#### Work required:
The answer is every line of the records that holds the word "Sequential", copied in full.

Stored dataset items
--------------------------------

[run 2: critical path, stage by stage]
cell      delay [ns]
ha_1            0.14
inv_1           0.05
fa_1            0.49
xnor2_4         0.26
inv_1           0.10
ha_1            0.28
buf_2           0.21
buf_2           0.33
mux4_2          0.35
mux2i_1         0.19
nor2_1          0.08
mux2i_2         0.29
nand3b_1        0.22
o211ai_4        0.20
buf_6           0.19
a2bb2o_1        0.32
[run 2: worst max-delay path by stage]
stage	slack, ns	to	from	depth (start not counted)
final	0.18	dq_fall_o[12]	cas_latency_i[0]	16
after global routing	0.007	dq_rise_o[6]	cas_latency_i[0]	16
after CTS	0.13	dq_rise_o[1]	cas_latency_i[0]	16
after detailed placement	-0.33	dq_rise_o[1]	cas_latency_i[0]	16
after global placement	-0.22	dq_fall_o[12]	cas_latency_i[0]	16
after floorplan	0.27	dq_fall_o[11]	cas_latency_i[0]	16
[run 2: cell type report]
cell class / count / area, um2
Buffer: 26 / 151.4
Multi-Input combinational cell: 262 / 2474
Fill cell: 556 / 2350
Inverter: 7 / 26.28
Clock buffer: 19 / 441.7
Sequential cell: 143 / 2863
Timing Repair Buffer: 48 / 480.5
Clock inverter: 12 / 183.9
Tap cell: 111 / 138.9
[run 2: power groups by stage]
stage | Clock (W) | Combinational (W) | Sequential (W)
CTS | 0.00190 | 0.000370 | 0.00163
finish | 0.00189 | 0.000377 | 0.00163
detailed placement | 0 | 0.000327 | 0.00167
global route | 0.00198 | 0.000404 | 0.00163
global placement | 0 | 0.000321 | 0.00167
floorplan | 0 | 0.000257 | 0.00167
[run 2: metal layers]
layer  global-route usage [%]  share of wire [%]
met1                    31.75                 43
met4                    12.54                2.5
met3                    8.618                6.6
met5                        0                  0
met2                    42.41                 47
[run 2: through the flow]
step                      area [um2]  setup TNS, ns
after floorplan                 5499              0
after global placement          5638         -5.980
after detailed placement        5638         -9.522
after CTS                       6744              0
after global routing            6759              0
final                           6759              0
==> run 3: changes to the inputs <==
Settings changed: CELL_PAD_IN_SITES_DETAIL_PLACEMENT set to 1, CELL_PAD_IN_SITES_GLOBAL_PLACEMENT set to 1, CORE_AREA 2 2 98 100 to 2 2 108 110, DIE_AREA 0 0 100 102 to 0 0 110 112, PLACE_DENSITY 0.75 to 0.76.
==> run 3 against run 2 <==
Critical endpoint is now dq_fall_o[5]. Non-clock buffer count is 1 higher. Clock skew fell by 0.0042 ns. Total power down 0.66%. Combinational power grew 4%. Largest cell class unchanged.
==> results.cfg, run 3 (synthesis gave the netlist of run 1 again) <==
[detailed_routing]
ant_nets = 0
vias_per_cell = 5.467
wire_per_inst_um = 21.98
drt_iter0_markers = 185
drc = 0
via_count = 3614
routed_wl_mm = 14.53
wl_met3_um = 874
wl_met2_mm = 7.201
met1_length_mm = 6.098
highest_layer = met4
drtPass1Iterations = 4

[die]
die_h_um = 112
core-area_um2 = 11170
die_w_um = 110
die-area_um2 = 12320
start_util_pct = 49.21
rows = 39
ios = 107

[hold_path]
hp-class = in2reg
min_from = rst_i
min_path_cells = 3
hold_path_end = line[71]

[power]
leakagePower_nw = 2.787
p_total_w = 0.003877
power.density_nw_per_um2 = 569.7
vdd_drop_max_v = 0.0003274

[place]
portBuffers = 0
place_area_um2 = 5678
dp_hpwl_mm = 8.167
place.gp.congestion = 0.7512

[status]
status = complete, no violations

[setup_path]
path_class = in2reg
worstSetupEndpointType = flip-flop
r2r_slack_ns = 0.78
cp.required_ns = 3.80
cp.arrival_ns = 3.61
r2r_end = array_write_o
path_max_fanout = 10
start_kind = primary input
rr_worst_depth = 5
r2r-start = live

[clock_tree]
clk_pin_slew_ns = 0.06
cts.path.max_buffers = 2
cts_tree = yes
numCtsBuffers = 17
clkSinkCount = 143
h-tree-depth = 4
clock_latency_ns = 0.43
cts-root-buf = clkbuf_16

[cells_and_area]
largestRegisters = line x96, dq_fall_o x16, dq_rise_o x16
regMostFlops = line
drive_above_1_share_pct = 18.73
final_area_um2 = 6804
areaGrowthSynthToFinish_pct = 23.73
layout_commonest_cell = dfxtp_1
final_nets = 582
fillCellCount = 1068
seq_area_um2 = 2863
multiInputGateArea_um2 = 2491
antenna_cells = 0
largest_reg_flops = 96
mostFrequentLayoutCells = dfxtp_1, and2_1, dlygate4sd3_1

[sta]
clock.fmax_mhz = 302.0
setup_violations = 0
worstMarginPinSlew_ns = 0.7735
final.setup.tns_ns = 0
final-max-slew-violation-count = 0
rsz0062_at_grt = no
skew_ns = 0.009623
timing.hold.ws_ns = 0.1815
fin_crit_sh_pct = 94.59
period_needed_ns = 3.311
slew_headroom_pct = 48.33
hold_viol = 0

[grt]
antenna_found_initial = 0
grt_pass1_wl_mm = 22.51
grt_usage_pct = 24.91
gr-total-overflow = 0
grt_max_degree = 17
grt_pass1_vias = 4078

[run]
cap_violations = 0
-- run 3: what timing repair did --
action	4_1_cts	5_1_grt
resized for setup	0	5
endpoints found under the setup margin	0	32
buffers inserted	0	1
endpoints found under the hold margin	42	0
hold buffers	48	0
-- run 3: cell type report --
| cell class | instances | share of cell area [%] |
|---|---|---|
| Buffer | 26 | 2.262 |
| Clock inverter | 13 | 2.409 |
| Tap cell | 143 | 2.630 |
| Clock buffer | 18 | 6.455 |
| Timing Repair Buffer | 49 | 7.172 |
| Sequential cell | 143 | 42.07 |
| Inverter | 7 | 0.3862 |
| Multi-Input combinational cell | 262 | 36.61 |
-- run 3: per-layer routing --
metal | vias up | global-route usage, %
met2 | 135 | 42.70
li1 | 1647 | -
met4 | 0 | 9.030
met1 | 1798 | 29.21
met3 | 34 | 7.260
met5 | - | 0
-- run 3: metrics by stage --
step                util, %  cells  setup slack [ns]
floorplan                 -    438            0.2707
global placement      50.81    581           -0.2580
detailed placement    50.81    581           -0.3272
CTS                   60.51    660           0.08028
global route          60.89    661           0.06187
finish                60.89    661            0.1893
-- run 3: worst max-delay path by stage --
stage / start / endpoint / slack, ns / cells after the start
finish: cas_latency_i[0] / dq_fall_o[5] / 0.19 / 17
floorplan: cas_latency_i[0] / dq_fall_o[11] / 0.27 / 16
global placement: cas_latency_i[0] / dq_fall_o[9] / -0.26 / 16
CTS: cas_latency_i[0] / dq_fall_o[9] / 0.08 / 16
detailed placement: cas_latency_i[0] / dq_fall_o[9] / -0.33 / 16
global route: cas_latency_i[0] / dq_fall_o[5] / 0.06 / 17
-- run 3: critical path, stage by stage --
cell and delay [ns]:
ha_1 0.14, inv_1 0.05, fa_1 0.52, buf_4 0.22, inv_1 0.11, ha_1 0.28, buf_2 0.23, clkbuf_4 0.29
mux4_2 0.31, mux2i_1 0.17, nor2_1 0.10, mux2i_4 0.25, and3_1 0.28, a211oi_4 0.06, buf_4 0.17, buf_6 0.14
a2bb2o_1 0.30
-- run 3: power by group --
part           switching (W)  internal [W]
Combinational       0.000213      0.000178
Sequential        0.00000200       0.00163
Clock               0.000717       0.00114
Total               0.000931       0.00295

--------------------------------

#### Your solution:
Sequential cell: 143 / 2863
stage | Clock (W) | Combinational (W) | Sequential (W)
| Sequential cell | 143 | 42.07 |
Sequential        0.00000200       0.00163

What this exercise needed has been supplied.